Well, what opponents of the Pipeline long feared would happen to US if the pipeline was built has happened to Canada:
A massive toxic waste spill from an oil and gas operation in northern Alberta is being called one of the largest recent environmental disasters in North America. First reported on June 1, the Texas-based Apache Corp. didn’t reveal the size of the spill until June 12, which is said to cover more than 1,000 acres. Members of the Dene Tha First Nation tribe are outraged that it took several days before they were informed that 9.5 million liters of salt and heavy-metal-laced wastewater had leaked onto wetlands they use for hunting and trapping. “Every plant and tree died” in the area touched by the spill, said James Ahnassay, chief of the Dene Tha. …

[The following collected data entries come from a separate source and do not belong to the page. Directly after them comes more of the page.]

--- config.mk ---
export PLATFORM = sky130hd
export DESIGN_NAME = sfir_polyphase_interp
export DESIGN_NICKNAME = d
export VERILOG_FILES = /design/src/rtl/sfir_pkg.sv /design/src/rtl/sfir_round_sat.sv /design/src/rtl/sfir_polyphase_interp.sv
export SDC_FILE = /design/constraint.sdc
export NUM_CORES = 1
export LEC_CHECK = 0
export CAP_MARGIN = 20
export CORE_MARGIN = 3
export CORE_UTILIZATION = 46
export CTS_BUF_LIST = sky130_fd_sc_hd__clkbuf_16
export CTS_CLUSTER_DIAMETER = 40
export DETAILED_ROUTE_END_ITERATION = 6
export PLACE_DENSITY_LB_ADDON = 0.15
export SYNTH_ARGS = -nofsm -noshare
export SYNTH_HDL_FRONTEND = slang
export SYNTH_SLANG_ARGS = --single-unit
--- constraint.sdc ---
create_clock -name clk_i -period 10.5 [get_ports clk_i]
set_input_delay 1.05 -clock clk_i [delete_from_list [all_inputs] [get_ports clk_i]]
set_output_delay 1.05 -clock clk_i [all_outputs]
set_load 0.03 [all_outputs]
--- src/rtl/sfir_pkg.sv ---
// Shared types and helpers for the sample-rate FIR family: accumulator sizing,
// round-half-up plus saturate, and the MAC sequencer state encoding.
package sfir_pkg;

    typedef enum logic [1:0] {
        IDLE,
        MAC,
        OUT
    } sfir_state_t;

    localparam int RS_W = 128;

    function automatic int acc_width(input int data_w, input int coef_w, input int taps);
        return data_w + coef_w + $clog2(taps) + 1;
    endfunction

    // Adds half an LSB of the result before the arithmetic shift, then clamps
    // to the signed range of data_w bits.
    function automatic logic signed [63:0] round_sat(input logic signed [RS_W-1:0] x,
                                                     input int shift,
                                                     input int data_w);
        logic signed [RS_W-1:0] r;
        logic signed [RS_W-1:0] hi;
        logic signed [RS_W-1:0] lo;
        r = x;
        if (shift > 0) begin
            r = (x + (128'sd1 <<< (shift - 1))) >>> shift;
        end
        hi = (128'sd1 <<< (data_w - 1)) - 128'sd1;
        lo = -(128'sd1 <<< (data_w - 1));
        if (r > hi) begin
            r = hi;
        end else if (r < lo) begin
            r = lo;
        end
        return 64'(r);
    endfunction

endpackage

--- src/rtl/sfir_round_sat.sv ---
// Combinational round-and-saturate from an ACC_W accumulator to DATA_WIDTH.
// Zero latency; no flow control of its own.
module sfir_round_sat
    import sfir_pkg::*;
#(
    parameter int ACC_W      = 35,
    parameter int SHIFT      = 15,
    parameter int DATA_WIDTH = 16
) (
    input  logic signed [ACC_W-1:0]      acc,
    output logic signed [DATA_WIDTH-1:0] dat
);

    if (ACC_W > RS_W) begin : g_acc_too_wide
        $error("sfir_round_sat: ACC_W exceeds helper width");
    end

    assign dat = DATA_WIDTH'(round_sat(RS_W'(acc), SHIFT, DATA_WIDTH));

endmodule

--- src/rtl/sfir_polyphase_interp.sv ---
// Polyphase x INTERP interpolator on one shared MAC; first output PT+1 cycles after input accept.
// Accepts input only when idle; holds out_data_o/out_valid_o while out_ready_i is low.
module sfir_polyphase_interp
    import sfir_pkg::*;
#(
    parameter int INTERP            = 2,
    parameter int TAP_NUM           = 8,
    parameter int DATA_WIDTH        = 16,
    parameter int COEF_WIDTH        = 16,
    parameter int COEF [TAP_NUM]    = '{-1024, 0, 9216, 16384, 9216, 0, -1024, 0},
    parameter int SHIFT             = COEF_WIDTH - 1
) (
    input  logic                         clk_i,
    input  logic                         rst_i,
    input  logic signed [DATA_WIDTH-1:0] in_data_i,
    input  logic                         in_valid_i,
    output logic                         in_ready_o,
    output logic signed [DATA_WIDTH-1:0] out_data_o,
    output logic                         out_valid_o,
    input  logic                         out_ready_i
);

    localparam int PT     = TAP_NUM / INTERP;
    localparam int PROD_W = DATA_WIDTH + COEF_WIDTH;
    localparam int ACC_W  = acc_width(DATA_WIDTH, COEF_WIDTH, PT);
    localparam int PH_W   = (INTERP > 1) ? $clog2(INTERP) : 1;
    localparam int K_W    = (PT > 1) ? $clog2(PT) : 1;

    if (TAP_NUM % INTERP != 0) begin : g_bad_taps
        $error("sfir_polyphase_interp: TAP_NUM must be a multiple of INTERP");
    end

    for (genvar g = 0; g < TAP_NUM; g++) begin : g_coef_chk
        if ((longint'(COEF[g]) > (64'sd1 <<< (COEF_WIDTH - 1)) - 64'sd1) ||
            (longint'(COEF[g]) < -(64'sd1 <<< (COEF_WIDTH - 1)))) begin : g_bad_coef
            $error("sfir_polyphase_interp: COEF entry does not fit COEF_WIDTH");
        end
    end

    sfir_state_t                  state;
    sfir_state_t                  state_nxt;
    logic [PH_W-1:0]              phase;
    logic [K_W-1:0]               k;
    logic signed [DATA_WIDTH-1:0] dl [PT];
    logic signed [ACC_W-1:0]      acc;
    logic signed [ACC_W-1:0]      acc_nxt;
    logic signed [COEF_WIDTH-1:0] coef_sel;
    logic signed [PROD_W-1:0]     prod;
    logic signed [DATA_WIDTH-1:0] rs_dat;
    logic                         last_tap;
    logic                         last_phase;

    assign last_tap   = (int'(k) == PT - 1);
    assign last_phase = (int'(phase) == INTERP - 1);
    assign in_ready_o = (state == IDLE);

    // Phase p uses the decimated tap set h[p], h[p+INTERP], h[p+2*INTERP], ...
    always_comb begin
        coef_sel = COEF_WIDTH'(COEF[int'(phase) + INTERP * int'(k)]);
        prod     = PROD_W'(dl[k]) * PROD_W'(coef_sel);
        acc_nxt  = acc + ACC_W'(prod);
    end

    sfir_round_sat #(
        .ACC_W      (ACC_W),
        .SHIFT      (SHIFT),
        .DATA_WIDTH (DATA_WIDTH)
    ) u_round_sat (
        .acc (acc_nxt),
        .dat (rs_dat)
    );

    always_ff @(posedge clk_i) begin
        if (rst_i) begin
            state <= IDLE;
        end else begin
            state <= state_nxt;
        end
    end

    always_comb begin
        state_nxt = state;
        case (state)
            IDLE:    if (in_valid_i) state_nxt = MAC;
            MAC:     if (last_tap) state_nxt = OUT;
            OUT:     if (out_ready_i) state_nxt = last_phase ? IDLE : MAC;
            default: state_nxt = IDLE;
        endcase
    end

    always_ff @(posedge clk_i) begin
        if (rst_i) begin
            for (int j = 0; j < PT; j++) begin
                dl[j] <= '0;
            end
            acc         <= '0;
            phase       <= '0;
            k           <= '0;
            out_data_o  <= '0;
            out_valid_o <= 1'b0;
        end else begin
            case (state)
                IDLE: begin
                    if (in_valid_i) begin
                        dl[0] <= in_data_i;
                        for (int j = 1; j < PT; j++) begin
                            dl[j] <= dl[j-1];
                        end
                        phase <= '0;
                        k     <= '0;
                        acc   <= '0;
                    end
                end
                MAC: begin
                    acc <= acc_nxt;
                    k   <= k + K_W'(1);
                    if (last_tap) begin
                        out_data_o  <= rs_dat;
                        out_valid_o <= 1'b1;
                    end
                end
                OUT: begin
                    if (out_ready_i) begin
                        out_valid_o <= 1'b0;
                        if (!last_phase) begin
                            phase <= phase + PH_W'(1);
                            k     <= '0;
                            acc   <= '0;
                        end
                    end
                end
                default: ;
            endcase
        end
    end

endmodule

=== Yosys cells after proc, flatten, opt, wreduce, memory -nomap -nowiden ===
Memory sizes are Yosys's and may differ from the RTL's. A register that Yosys moved wholly into a read port is not among the register bits.
Index checks and enable logic that the tools add are counted.
W data, S select, Z words.

* Bits in writable memories: 64
* Bits in latches: 0
* Memory bits (read-only): 256
* Logic and storage cells: 74
* Flip-flop bits (word level): 57
* Memories: 2
* Output and inout port bits: 18

* Bitwise logic cells: 5
* Multiplexer cells: 36
* Multipliers: 1
* $add $sub $neg: 5
* Divide/modulo/power cells: 0
* Order comparisons: 3
* Equality and inequality tests: 7
* Reduce and logical (&&, ||, !) cells: 9
* Shift operators: 0

{| class="wikitable"
|+ Memory list
! name !! words !! bits a word !! rd ports !! clocked after memory_dff !! write ports !! line !! source
|-
| (name not given) || 8 || 32 || 1 || 0 || 0 || sfir_polyphase_interp.sv:59 || <nowiki>coef_sel = COEF_WIDTH'(COEF[int'(phase) + INTERP * int'(k)]);</nowiki>
|-
| dl || 4 || 16 || 4 || 1 || 4 || sfir_polyphase_interp.sv:44 || <nowiki>logic signed [DATA_WIDTH-1:0] dl [PT];</nowiki>
|}

{| class="wikitable"
|+ Operators by type and width
! operator !! number
|-
| $mux W16 || 8
|-
| $mux W35 || 3
|-
| $pmux W35 S3 || 1
|-
| $add A35 B16 Y36 const B || 1
|-
| $add A35 B32 Y35 || 1
|-
| $ge A32 B4 Y1 const B || 1
|-
| $mul A16 B16 Y32 || 1
|-
| $not A4 Y32 || 1
|-
| $gt A21 B16 Y1 const B || 1
|-
| $lt A21 B16 Y1 const B || 1
|-
| $mux W2 || 8
|-
| $mux W1 || 12
|-
| $pmux W2 S3 || 2
|-
| $reduce_and A3 Y1 || 3
|-
| $ne A2 B2 Y1 const B || 4
|-
| $add A1 B3 Y4 || 1
|-
| $eq A2 B1 Y1 const B || 2
|-
| $or A1 B1 Y1 || 4
|-
| $pmux W1 S2 || 2
|-
| $reduce_and A4 Y1 || 1
|-
| $reduce_bool A2 Y1 || 2
|-
| $reduce_bool A3 Y1 || 1
|-
| $add A2 B1 Y2 const B || 1
|-
| $eq A2 B2 Y1 const B || 1
|-
| 3 further kinds || 3
|}

=== Longest topological paths before layout ===
* Depth in word-level cells: 11
* Mapped depth: 33

=== Cells and area by module ===
Synthesis repeated with hierarchy kept, for this count alone.

* Cells, all modules: 928
* Area, all modules: 9,410.3 µm²

{| class="wikitable"
|+ By module, submodules not included
! module !! cells an instance !! seq. area each (µm²) !! times used !! area each (µm²)
|-
| sfir_polyphase_interp || 837 || 2,902.8 || 1 || 8,831.0
|-
| sfir_round_sat || 91 || 0.0 || 1 || 579.3
|}

=== Least setup slack after synthesis ===
Ideal clock, no wire load.

* Path kind: register -> register
* Start point: register with a tool-made name
* End point: register out_data_o[2]
* Slack: 2.525 ns
* Arrival: 7.853 ns
* Period minus slack after synthesis: 7.975 ns
* Cell stages (with the launch flop): 26
* Buffers on the path: 3
* Setup time: 0.122 ns
* Data required time: 10.378 ns
* Cell sequence: dfxtp_1 -> clkbuf_1 -> buf_1 -> mux4_2 -> and2_1 -> fa_1 -> fa_1 -> fa_1 -> ha_1 -> fa_1 -> inv_1 -> fa_1 -> inv_1 -> ha_1 -> a21oi_2 -> o21ai_1 -> a311oi_1 -> mux2i_1 -> a2111oi_4 -> nor4b_4 -> and4b_1 -> nor2_1 -> o21a_1 -> o31a_1 -> buf_6 -> a221o_1

{| class="wikitable"
|+ RTL lines
! item !! line !! source
|-
| end signal: assignment || sfir_polyphase_interp.sv:118 || <nowiki>out_data_o <= rs_dat;</nowiki>
|-
| end: declaration || sfir_polyphase_interp.sv:18 || <nowiki>output logic signed [DATA_WIDTH-1:0] out_data_o,</nowiki>
|}

=== Final worst setup path ===
* Start point: register phase, in the netlist last_phase
* End point: register out_data_o[0]

* Word-level cells in the longest chain between the ends: 11

{| class="wikitable"
|+ RTL lines
! item !! line !! source
|-
| start: declaration || sfir_polyphase_interp.sv:42 || <nowiki>logic [PH_W-1:0] phase;</nowiki>
|-
| start signal: assignment || sfir_polyphase_interp.sv:126 || <nowiki>phase <= phase + PH_W'(1);</nowiki>
|-
| $add A1 B3 Y4 (*) || sfir_polyphase_interp.sv:59 ||
|-
| $not A4 Y32 (not written as such) (*) || sfir_polyphase_interp.sv:59 ||
|-
| $mem_v2 Z8 W32 (*) || n/a ||
|-
| $mux W16 (not written as such) (*) (2 in series) || sfir_polyphase_interp.sv:59 ||
|-
| $mul A16 B16 Y32 (*) || sfir_polyphase_interp.sv:60 || <nowiki>prod = PROD_W'(dl[k]) * PROD_W'(coef_sel);</nowiki>
|-
| $add A35 B32 Y35 (*) || sfir_polyphase_interp.sv:61 || <nowiki>acc_nxt = acc + ACC_W'(prod);</nowiki>
|-
| $add A35 B16 Y36 (*) || sfir_pkg.sv:27 || <nowiki>r = (x + (128'sd1 <<< (shift - 1))) >>> shift;</nowiki>
|-
| $lt A21 B16 Y1 || sfir_pkg.sv:33 || <nowiki>end else if (r < lo) begin</nowiki>
|-
| $mux W16 || sfir_pkg.sv:33 ||
|-
| $mux W16 (*) || sfir_pkg.sv:31 || <nowiki>if (r > hi) begin</nowiki>
|}

Mark *: on every way between the ends. The rest lies on a longest branch, timed or not. The select of a mux whose other input is x is not followed.
A chain may end at the register's enable or synchronous reset.

==> impl_metrics.env <==
export IMPL_arrival_ns=8.80
export IMPL_grt_usage=0.186
export IMPL_crit_slowest_cell="fa_1"
export IMPL_slew_headroom=0.378
export IMPL_fin_setup_tns_ns=0
export IMPL_required_ns=10.79
export IMPL_ys_flop_type="edfxtp_1"
export IMPL_cpLargestDelayFamily="adder cells"
export IMPL_rows=52
export IMPL_ys_ff_latch=113
export IMPL_floorplan_initialDensity=0.473
export IMPL_synth_edf_count=64
export IMPL_clkLatencyLatePin_ns=0.42
export IMPL_firstDrtPassIters=5
export IMPL_min_period_over_period=0.810
export IMPL_path_max_fanout=18
export IMPL_cts_tree="done"
export IMPL_drt_iter0_drc=292
export IMPL_fillers=1850
export IMPL_core_um2=20400
export IMPL_postCtsResizedCells=0
export IMPL_overflow=0
export IMPL_maxCapViolCount=0
export IMPL_ff_latch_area_um2=2900
export IMPL_hp_class="register to register"
export IMPL_fmax_mhz=118
export IMPL_postSynthCellCount=919
export IMPL_vias=6468
export IMPL_dp_hpwl_um=14800
export IMPL_yosysWarnings=0
export IMPL_cts_buffer_depth=2
export IMPL_ios=38
export IMPL_grt_max_degree=65
export IMPL_setup_violations_final=0
export IMPL_cts_root_buffer="clkbuf_16"
export IMPL_slowest_delay_ns=0.52
export IMPL_dieWidth_um=151
export IMPL_cts_hold_buf=0
export IMPL_post_route_drc_count=0
export IMPL_clock_skew_ns=0.0109
export IMPL_syn_to_final_growth_pct=12.4
export IMPL_status="complete, no violations"
export IMPL_hold_violations=0
export IMPL_grt_pass1_vias=6540
export IMPL_setup_worst_path_end_class="register"
export IMPL_gp_congestion=0.849
export IMPL_cts_htree_levels=4
export IMPL_syn_area_um2=9660
export IMPL_cts_made_buffers=17
export IMPL_grt_pass1_wl_um=33400
export IMPL_path_buf_inv=4
export IMPL_clock_sinks=113
export IMPL_drive_above_1_share=0.0939
export IMPL_post_route_min_period_ns=8.51
export IMPL_worstMarginPinSlew_ns=0.934
export IMPL_nNetsFinal=1134
export IMPL_routed_wirelength_um=19600
export IMPL_avgSynthCellArea_um2=10.5
export IMPL_post_cts_buffers=0
export IMPL_critPathKind="register to register"
export IMPL_antenna_left=0
export IMPL_synth_distinct_cells=86
export IMPL_diodes=0
export IMPL_die_area_um2=22800
export IMPL_ys_seq_area_frac=0.301
export IMPL_numPortBuffers=37
export IMPL_slew_violations=0
export IMPL_antenna_found_initial=0
export IMPL_path_common_cell="fa_1"
export IMPL_start_kind="register"
export IMPL_vias_per_cell=5.27
export IMPL_clkTransAtPathRegs_ns=0.06
export IMPL_die_h_um=151
export IMPL_synthArstFlopShare=0
export IMPL_wire_per_inst_um=16.0
export IMPL_multi_input_area_um2=6150
export IMPL_rsz0062_at_grt="false"
export IMPL_synth_nets=1108
worst paths after layout:
path,startpoint,end,slack (ns),cells after the start
setup / recovery,last_phase,out_data_o[0],1.99,25
hold / removal,out_data_o[15],out_data_o[15],0.45,2
setup reg to reg,last_phase,out_data_o[0],1.99,25
hold reg to reg,out_data_o[15],out_data_o[15],0.45,2
metal layers:
metal,part of all wire,global-route usage,vias to the layer above
li1,-,-,3243
met1,0.50,0.268,3098
met2,0.45,0.287,104
met3,0.029,0.0314,23
met4,0.018,0.0585,0
met5,0,0,-
kinds of logic after synthesis:
family / after synthesis / synth area share
multiplexers: 21 / 0.0426
flip-flops: 113 / 0.301
AND/OR/NAND/NOR: 285 / 0.160
XOR/XNOR: 35 / 0.0325
adder cells (fa/ha/maj): 169 / 0.284
buffers and inverters: 147 / 0.0633
AO/OA/AOI/OAI: 149 / 0.117
Yosys cell counts (all sizes together), types with 20 or more instances:
library cell / instances / area share
a21oi: 34 / 0.019
a22oi: 24 / 0.019
and2: 91 / 0.059
clkbuf: 27 / 0.010
dfxtp: 49 / 0.10
edfxtp: 64 / 0.20
fa: 84 / 0.17
ha: 85 / 0.11
inv: 106 / 0.041
nand2: 61 / 0.024
nor2: 69 / 0.027
o21ai: 20 / 0.010
xnor2: 29 / 0.027
tightest hold or removal path, delay by kind of cell, from the launching register on:
family,cells,cell delay [ns]
AND/OR/NAND/NOR,1,0.05
AO/OA/AOI/OAI,1,0.05
flip-flops,1,0.31
per-stage QoR:
stage / cell area, um^2 / util / setup slack, ns / instances / hold slack (ns)
2_1_floorplan: 9660 / - / 2.52 / 919 / 0.465
3_3_place_gp: 10200 / 0.501 / 1.81 / 1195 / 0.439
3_5_place_dp: 10200 / 0.501 / 1.52 / 1195 / 0.446
4_1_cts: 10800 / 0.531 / 1.52 / 1227 / 0.454
5_1_grt: 10900 / 0.531 / 1.36 / 1228 / 0.490
6_report: 10900 / 0.531 / 1.99 / 1228 / 0.449
area by class of cell:
| class | count | share of cell area |
|---|---|---|
| clock inverters | 15 | 0.0178 |
| repair buffers | 46 | 0.0403 |
| clock buffers | 17 | 0.0392 |
| inverters | 108 | 0.0373 |
| well taps | 270 | 0.0311 |
| flip-flops and latches | 113 | 0.267 |
| multi-input cells | 659 | 0.567 |
flip-flops by register name, indices dropped and copies added, names as in the netlist, named ones only:
| name | count |
|---|---|
| k | 2 |
| out_valid_o | 1 |
| out_data_o | 16 |
| state | 2 |
| last_phase | 1 |
| acc | 25 |
| dl | 64 |
placed cells by master, fill, tap and decap left out, types with 6 or more instances in the layout:
| master | count |
|---|---|
| inv_1 | 108 |
| and2_1 | 91 |
| ha_1 | 85 |
| fa_1 | 84 |
| nor2_1 | 68 |
| edfxtp_1 | 64 |
| nand2_1 | 60 |
| dfxtp_1 | 49 |
| clkdlybuf4s50_1 | 37 |
| a21oi_1 | 31 |
| xnor2_1 | 28 |
| a22oi_1 | 24 |
| o21ai_0 | 18 |
| clkbuf_16 | 17 |
| mux4_2 | 16 |
| a221o_1 | 10 |
| nand3_1 | 9 |
| buf_4 | 9 |
| xor2_1 | 6 |
| o21a_1 | 6 |
| nand4_1 | 6 |
| o211ai_1 | 6 |
Power is left out: the tool's default activity adds up to more than one toggle a clock period on the data nets, which glitch-free logic cannot reach.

Following initial speculation that the leak stemmed from aging infrastructure, officials from Apache Corp. revealed that the pipeline was only five years old and had been designed to last for 30. The incident comes on the heels of accusations from the provincial New Democratic Party that Alberta Energy Minister Ken Hughes is withholding the results of an internal pipeline safety report pending the U.S. government’s decision regarding Keystone XL.
The icing on the cake, however, is this:
TransCanada Corp. (TRP), which says Keystone XL will be the safest pipeline ever built, isn’t planning to use infrared sensors or fiber-optic cables to detect spills along the system’s 2,000-mile (3,200-kilometer) path to Texas refineries from fields in Alberta. … Though the so-called external leak detection tools have been recommended by the U.S. Environmental Protection Agency for TransCanada’s Keystone XL pipeline, the Calgary-based company says they’re impractical for the entire project.
Tough. Your supposedly safe pipeline just caused the largest oil spill in the history of the Dominion of Canada. You want your pipeline to cross American soil, the very least you will do is build an external protection network as described above at your expense. If you do not, the pipeline does not get built.